(Records from a dataset)
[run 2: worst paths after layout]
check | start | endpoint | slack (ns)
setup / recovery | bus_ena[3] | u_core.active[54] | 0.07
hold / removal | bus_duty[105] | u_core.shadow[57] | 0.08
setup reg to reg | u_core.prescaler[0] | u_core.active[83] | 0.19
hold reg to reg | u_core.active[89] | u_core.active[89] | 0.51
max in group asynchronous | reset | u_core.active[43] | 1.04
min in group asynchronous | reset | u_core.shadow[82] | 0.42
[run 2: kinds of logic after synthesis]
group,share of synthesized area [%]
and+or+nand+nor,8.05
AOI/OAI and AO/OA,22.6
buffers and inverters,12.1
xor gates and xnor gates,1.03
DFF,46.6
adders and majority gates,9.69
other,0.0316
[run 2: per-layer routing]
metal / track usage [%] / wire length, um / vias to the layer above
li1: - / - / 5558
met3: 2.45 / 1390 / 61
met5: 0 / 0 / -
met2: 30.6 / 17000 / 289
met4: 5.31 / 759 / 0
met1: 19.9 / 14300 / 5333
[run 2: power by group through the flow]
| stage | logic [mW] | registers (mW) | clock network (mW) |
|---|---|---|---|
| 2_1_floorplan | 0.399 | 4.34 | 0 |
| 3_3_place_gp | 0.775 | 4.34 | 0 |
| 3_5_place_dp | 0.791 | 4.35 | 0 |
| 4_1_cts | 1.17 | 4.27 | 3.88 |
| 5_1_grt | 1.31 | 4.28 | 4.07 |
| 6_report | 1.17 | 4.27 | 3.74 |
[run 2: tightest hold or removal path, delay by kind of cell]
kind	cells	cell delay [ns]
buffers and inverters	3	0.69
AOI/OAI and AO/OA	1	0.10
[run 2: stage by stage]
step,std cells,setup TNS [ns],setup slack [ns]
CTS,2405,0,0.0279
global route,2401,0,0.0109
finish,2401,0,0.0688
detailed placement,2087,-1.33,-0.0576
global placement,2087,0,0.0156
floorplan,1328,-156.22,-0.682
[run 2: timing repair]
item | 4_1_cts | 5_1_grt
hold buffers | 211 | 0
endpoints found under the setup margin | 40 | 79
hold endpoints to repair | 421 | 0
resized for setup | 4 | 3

...

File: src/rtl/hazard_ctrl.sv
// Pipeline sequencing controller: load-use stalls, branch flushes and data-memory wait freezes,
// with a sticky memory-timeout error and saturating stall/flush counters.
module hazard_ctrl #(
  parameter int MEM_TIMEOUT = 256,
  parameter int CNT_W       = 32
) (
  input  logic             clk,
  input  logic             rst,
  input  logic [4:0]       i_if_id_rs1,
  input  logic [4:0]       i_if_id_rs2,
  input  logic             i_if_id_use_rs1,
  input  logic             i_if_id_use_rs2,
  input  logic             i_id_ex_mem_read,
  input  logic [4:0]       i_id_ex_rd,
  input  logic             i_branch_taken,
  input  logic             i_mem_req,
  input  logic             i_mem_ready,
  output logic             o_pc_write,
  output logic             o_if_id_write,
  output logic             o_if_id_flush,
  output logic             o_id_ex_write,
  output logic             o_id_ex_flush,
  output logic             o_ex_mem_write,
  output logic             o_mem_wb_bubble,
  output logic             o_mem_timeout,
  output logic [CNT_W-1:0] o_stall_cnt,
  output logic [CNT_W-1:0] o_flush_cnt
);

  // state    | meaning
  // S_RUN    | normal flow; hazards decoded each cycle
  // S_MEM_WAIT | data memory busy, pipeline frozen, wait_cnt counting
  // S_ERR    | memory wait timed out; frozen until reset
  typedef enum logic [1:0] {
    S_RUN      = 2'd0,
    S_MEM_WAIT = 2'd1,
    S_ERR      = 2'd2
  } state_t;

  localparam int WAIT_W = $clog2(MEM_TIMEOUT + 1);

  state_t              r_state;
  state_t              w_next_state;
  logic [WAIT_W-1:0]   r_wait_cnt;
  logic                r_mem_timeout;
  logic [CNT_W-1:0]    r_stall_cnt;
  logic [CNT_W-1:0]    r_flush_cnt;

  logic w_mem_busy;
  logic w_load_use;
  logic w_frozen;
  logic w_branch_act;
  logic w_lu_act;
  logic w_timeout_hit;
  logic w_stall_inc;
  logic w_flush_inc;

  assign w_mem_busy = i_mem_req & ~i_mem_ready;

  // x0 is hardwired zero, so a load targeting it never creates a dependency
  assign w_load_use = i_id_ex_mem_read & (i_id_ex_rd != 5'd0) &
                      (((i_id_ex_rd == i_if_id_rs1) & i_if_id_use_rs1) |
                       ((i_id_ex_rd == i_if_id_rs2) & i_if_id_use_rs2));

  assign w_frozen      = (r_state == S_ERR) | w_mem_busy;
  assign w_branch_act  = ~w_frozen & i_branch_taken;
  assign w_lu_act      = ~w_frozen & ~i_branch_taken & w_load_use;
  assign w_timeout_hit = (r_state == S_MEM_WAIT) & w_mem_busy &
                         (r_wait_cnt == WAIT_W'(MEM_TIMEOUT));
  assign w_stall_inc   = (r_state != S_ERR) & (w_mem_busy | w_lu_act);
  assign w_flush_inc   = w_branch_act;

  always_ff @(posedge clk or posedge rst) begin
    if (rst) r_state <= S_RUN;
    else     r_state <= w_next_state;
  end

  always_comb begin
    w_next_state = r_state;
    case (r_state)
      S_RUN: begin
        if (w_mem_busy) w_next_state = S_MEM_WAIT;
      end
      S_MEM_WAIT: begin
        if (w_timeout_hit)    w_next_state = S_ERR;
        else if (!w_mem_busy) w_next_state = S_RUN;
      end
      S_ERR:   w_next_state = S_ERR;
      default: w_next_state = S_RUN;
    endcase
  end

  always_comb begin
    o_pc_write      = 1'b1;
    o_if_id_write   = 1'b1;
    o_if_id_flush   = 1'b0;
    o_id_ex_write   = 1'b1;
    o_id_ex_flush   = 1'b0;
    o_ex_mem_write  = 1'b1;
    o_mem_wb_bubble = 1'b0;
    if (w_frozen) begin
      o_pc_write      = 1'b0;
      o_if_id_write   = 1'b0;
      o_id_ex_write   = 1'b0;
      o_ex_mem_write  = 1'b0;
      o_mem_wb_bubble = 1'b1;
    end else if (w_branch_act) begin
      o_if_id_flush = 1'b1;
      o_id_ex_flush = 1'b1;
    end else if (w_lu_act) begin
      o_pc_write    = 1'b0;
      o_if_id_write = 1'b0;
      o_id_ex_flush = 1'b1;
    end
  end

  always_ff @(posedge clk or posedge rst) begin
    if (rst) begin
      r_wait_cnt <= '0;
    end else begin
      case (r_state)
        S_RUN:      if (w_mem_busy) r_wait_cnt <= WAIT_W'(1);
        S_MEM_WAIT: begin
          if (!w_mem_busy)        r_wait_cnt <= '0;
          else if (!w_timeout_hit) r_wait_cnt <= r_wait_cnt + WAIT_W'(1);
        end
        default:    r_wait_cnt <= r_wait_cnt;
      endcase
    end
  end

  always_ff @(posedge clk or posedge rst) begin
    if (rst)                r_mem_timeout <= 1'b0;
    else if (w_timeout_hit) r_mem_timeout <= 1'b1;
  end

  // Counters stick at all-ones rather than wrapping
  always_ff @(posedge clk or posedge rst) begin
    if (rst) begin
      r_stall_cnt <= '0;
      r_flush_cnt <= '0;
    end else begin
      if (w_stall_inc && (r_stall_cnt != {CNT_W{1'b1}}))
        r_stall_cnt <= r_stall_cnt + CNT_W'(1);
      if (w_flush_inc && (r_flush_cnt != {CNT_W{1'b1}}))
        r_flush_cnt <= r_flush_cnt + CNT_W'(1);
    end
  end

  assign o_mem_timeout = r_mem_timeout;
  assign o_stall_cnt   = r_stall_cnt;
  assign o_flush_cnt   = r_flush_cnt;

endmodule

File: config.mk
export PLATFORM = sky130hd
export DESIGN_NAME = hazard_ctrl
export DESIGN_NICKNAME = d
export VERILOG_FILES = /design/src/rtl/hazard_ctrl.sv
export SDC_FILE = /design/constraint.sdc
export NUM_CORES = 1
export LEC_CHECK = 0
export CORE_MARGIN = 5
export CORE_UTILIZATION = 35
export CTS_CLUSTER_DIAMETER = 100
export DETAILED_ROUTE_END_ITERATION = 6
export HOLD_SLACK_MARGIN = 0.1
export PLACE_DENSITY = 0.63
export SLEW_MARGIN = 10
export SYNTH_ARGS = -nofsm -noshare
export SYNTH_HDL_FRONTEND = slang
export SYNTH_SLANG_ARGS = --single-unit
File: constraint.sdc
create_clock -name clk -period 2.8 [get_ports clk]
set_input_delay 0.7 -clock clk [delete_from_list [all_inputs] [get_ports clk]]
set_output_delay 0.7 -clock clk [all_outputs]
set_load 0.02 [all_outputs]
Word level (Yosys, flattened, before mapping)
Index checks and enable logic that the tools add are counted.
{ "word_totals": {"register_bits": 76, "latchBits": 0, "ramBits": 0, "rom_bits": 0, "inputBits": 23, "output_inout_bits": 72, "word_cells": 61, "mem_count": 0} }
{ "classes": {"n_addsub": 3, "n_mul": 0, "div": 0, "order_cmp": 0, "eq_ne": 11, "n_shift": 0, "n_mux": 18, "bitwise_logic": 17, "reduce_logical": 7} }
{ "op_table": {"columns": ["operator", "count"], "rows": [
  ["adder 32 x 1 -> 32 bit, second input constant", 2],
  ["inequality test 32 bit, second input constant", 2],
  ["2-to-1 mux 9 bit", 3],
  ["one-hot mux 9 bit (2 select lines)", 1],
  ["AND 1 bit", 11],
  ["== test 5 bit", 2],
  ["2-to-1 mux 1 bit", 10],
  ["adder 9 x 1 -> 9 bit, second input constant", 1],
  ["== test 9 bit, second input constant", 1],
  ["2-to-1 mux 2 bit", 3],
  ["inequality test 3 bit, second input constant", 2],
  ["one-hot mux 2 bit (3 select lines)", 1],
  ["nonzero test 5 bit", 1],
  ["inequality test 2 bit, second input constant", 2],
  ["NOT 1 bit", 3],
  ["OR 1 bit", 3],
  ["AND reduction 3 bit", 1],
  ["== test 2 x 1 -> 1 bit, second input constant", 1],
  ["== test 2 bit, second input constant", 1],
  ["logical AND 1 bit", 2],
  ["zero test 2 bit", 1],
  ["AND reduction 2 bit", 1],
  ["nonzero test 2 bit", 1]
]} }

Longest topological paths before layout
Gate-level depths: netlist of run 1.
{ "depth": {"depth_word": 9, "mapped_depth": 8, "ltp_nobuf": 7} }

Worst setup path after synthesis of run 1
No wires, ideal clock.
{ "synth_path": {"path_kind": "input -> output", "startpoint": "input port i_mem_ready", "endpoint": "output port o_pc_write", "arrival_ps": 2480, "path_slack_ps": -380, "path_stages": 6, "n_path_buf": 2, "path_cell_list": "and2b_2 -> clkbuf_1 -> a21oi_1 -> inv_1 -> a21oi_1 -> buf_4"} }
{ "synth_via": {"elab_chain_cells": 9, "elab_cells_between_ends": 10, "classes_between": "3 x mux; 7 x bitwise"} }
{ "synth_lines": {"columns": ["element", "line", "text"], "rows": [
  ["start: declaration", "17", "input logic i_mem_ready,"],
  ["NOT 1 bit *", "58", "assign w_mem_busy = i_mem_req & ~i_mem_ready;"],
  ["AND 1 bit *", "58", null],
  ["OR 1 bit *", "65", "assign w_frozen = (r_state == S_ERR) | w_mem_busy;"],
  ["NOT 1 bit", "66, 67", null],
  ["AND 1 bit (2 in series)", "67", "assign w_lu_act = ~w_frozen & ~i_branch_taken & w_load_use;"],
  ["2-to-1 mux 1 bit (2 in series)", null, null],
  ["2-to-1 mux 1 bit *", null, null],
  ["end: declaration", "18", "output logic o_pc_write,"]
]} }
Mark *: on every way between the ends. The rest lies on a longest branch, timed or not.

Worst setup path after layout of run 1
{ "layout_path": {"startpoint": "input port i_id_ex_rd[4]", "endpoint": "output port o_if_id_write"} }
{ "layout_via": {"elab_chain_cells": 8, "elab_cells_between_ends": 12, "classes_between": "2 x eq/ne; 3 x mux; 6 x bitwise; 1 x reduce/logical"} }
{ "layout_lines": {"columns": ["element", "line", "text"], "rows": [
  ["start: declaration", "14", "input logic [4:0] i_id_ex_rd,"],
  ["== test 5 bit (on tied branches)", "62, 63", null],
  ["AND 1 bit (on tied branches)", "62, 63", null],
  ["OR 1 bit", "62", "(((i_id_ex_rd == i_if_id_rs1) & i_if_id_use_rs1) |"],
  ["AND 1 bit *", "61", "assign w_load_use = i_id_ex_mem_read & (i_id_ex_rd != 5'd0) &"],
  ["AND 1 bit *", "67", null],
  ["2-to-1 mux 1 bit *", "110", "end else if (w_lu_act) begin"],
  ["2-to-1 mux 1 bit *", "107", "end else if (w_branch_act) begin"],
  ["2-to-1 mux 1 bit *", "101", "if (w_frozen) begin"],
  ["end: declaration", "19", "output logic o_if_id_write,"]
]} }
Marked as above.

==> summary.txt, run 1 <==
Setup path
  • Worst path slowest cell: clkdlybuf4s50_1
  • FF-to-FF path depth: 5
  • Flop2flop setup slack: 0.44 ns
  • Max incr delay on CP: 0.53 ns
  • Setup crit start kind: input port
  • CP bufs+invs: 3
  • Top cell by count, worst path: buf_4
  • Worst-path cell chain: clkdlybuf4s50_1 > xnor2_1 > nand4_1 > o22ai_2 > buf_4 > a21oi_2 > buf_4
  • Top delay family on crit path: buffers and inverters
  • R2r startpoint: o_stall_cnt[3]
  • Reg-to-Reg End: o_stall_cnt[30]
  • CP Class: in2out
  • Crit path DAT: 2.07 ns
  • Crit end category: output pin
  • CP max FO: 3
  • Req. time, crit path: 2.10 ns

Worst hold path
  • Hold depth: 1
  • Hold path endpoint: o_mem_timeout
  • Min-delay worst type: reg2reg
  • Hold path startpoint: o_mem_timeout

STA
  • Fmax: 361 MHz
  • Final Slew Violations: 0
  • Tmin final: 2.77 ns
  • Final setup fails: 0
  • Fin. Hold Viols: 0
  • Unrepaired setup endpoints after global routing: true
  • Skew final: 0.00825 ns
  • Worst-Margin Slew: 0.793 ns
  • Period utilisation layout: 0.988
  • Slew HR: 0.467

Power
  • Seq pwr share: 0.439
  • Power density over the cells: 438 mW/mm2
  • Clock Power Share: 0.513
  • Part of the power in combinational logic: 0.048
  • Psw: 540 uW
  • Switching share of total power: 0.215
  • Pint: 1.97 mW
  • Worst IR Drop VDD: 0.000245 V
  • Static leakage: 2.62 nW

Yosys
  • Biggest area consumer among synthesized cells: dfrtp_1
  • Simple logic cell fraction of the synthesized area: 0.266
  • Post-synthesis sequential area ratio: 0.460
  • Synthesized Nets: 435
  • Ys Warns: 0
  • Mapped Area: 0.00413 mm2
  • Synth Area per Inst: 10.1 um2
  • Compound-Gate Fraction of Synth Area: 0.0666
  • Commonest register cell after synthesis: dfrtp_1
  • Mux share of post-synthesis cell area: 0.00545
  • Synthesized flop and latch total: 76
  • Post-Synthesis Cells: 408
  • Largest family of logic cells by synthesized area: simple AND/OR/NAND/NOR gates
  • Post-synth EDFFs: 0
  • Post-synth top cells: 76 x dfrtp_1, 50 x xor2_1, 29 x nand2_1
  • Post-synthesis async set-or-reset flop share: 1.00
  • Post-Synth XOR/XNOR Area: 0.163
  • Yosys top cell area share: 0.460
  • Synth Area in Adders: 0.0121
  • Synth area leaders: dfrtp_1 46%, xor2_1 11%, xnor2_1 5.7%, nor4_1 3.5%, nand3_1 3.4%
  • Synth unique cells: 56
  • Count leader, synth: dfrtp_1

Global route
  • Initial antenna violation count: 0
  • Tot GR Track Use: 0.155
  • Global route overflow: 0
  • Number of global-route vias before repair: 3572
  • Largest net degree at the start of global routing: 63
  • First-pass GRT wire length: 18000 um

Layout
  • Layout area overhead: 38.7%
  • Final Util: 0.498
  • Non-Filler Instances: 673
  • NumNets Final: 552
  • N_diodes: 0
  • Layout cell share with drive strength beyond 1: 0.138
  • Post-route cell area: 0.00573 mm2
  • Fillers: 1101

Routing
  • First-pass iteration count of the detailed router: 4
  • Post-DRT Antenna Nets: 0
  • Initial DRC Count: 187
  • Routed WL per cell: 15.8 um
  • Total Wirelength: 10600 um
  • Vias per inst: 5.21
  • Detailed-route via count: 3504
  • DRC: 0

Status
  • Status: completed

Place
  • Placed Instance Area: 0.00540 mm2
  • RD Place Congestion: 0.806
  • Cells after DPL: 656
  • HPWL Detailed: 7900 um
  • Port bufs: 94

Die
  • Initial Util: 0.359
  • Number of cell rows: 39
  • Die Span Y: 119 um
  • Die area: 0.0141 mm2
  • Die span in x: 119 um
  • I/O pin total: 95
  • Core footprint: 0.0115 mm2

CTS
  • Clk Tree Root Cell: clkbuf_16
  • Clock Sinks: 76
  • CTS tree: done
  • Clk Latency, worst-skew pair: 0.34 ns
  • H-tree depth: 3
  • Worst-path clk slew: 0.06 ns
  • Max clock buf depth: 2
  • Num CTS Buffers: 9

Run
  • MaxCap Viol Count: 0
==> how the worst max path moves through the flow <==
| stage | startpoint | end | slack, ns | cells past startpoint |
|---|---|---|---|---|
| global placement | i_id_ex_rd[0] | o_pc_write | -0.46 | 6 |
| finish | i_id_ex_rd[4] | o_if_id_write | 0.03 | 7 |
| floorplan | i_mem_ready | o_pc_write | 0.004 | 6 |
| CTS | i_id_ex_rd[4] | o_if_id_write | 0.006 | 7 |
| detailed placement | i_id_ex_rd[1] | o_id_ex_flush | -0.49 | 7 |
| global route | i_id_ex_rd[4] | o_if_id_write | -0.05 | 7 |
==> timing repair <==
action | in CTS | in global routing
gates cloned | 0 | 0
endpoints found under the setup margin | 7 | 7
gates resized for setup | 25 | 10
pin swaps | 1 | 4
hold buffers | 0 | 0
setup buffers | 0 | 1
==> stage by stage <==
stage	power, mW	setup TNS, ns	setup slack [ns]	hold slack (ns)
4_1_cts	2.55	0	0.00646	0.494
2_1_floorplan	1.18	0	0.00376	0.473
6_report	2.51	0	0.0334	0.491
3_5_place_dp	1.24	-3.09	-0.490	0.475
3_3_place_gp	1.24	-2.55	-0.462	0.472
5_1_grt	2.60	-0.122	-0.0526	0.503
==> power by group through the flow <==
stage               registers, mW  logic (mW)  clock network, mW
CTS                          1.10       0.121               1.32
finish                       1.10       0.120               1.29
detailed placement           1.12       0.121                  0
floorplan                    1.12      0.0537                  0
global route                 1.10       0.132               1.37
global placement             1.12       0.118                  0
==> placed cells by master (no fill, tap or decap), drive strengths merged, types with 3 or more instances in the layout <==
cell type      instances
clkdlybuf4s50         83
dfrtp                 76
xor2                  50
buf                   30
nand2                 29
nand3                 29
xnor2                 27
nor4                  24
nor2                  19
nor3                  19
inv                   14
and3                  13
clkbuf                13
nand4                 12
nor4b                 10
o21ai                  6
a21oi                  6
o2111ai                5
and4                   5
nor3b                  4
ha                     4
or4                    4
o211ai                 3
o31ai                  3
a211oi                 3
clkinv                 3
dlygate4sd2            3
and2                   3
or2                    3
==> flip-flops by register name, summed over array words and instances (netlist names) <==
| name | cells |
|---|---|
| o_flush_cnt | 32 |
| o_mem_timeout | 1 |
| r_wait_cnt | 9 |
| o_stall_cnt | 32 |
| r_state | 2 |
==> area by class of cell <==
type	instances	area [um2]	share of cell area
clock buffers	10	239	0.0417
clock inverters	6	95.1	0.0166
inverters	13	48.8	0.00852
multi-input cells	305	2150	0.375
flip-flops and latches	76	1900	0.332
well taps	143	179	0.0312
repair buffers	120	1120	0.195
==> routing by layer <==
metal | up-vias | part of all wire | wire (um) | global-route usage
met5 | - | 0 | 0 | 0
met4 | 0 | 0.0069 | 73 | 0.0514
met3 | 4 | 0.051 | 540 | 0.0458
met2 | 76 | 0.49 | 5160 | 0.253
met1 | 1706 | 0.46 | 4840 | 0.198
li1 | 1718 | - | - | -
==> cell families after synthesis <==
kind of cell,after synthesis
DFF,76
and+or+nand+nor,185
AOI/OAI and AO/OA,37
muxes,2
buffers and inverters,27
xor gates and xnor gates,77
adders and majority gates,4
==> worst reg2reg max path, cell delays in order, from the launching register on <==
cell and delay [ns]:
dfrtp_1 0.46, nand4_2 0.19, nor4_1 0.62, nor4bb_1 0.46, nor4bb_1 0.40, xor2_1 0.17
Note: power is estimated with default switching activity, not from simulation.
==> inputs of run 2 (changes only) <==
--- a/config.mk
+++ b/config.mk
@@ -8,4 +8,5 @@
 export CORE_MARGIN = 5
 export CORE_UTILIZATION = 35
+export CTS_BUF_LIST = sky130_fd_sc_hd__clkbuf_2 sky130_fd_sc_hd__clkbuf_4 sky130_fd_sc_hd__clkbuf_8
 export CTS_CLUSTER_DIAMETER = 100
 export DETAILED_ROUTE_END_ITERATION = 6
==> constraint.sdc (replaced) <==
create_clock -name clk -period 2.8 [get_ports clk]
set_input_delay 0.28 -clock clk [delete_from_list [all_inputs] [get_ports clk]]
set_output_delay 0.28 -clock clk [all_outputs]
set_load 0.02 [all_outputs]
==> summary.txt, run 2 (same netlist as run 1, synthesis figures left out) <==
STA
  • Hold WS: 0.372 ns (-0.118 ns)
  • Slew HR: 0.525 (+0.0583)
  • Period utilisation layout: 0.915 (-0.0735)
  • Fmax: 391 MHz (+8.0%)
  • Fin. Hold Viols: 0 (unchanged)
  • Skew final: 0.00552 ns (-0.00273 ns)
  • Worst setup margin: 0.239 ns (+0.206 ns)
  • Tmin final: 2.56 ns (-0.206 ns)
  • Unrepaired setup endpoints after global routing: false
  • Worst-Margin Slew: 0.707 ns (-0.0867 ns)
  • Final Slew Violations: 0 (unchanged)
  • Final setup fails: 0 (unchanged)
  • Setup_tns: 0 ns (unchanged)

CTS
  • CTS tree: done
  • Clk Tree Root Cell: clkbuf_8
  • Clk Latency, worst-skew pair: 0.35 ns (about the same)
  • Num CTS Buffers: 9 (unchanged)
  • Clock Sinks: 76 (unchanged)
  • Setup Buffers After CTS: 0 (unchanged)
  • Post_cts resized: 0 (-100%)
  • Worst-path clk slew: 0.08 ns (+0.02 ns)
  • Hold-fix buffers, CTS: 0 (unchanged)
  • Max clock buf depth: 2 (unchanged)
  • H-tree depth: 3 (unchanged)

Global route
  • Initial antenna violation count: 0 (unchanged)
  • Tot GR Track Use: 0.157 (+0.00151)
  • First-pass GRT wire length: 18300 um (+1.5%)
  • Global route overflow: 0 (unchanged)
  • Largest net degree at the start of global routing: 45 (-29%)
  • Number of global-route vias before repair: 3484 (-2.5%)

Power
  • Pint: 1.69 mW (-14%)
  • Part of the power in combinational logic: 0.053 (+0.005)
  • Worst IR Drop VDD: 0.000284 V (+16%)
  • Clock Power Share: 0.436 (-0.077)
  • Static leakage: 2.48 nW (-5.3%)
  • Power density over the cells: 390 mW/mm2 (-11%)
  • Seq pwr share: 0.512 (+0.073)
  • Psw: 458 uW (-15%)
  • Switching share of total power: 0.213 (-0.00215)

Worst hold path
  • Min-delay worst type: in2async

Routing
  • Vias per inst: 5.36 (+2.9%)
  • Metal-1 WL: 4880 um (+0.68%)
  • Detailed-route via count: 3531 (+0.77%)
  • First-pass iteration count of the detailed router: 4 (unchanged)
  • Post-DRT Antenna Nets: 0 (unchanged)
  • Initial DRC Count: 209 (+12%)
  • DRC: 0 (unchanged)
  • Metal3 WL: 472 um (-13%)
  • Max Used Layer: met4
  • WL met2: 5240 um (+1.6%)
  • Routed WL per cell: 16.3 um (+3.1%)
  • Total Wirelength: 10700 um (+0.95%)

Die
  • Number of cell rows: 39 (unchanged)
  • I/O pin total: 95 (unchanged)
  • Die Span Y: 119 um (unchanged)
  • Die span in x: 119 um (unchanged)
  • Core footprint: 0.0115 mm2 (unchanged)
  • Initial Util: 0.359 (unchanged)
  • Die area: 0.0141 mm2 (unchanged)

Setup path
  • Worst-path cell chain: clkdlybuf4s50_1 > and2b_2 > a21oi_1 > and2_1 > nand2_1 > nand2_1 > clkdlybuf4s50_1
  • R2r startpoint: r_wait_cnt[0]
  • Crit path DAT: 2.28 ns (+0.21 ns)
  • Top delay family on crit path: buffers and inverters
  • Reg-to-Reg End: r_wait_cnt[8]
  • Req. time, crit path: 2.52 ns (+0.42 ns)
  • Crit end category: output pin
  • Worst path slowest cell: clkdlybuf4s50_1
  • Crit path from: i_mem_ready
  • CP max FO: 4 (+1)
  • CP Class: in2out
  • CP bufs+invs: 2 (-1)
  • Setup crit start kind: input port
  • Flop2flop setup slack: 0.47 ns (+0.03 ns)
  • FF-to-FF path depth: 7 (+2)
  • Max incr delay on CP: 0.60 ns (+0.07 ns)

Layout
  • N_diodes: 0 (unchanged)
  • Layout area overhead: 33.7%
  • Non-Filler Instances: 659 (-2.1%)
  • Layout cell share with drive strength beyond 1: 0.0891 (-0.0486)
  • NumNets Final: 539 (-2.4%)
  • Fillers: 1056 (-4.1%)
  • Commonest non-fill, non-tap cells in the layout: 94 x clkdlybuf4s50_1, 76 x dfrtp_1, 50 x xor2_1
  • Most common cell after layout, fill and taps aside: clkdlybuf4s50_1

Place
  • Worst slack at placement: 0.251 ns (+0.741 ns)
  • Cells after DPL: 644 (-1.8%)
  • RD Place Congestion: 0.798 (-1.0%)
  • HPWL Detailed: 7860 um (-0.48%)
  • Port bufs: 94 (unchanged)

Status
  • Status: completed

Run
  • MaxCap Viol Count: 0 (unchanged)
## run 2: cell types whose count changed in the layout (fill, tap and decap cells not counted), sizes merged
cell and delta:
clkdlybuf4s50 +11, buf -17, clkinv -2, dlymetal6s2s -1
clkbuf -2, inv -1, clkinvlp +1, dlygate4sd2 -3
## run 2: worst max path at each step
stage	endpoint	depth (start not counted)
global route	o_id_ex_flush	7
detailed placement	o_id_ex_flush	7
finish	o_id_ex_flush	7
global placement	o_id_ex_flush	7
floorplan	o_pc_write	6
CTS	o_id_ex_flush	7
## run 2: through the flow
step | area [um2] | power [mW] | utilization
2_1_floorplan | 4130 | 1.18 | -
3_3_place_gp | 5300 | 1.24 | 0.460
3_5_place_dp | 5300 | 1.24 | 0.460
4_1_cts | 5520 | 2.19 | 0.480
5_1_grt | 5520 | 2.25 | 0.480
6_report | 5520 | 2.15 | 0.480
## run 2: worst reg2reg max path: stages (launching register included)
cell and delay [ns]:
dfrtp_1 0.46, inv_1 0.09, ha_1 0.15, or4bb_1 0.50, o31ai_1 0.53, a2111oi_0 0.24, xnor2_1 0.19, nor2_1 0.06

What is required: Which lines in the records above include the word "shadow"? Copy them out.

Result of this task:
hold / removal | bus_duty[105] | u_core.shadow[57] | 0.08
min in group asynchronous | reset | u_core.shadow[82] | 0.42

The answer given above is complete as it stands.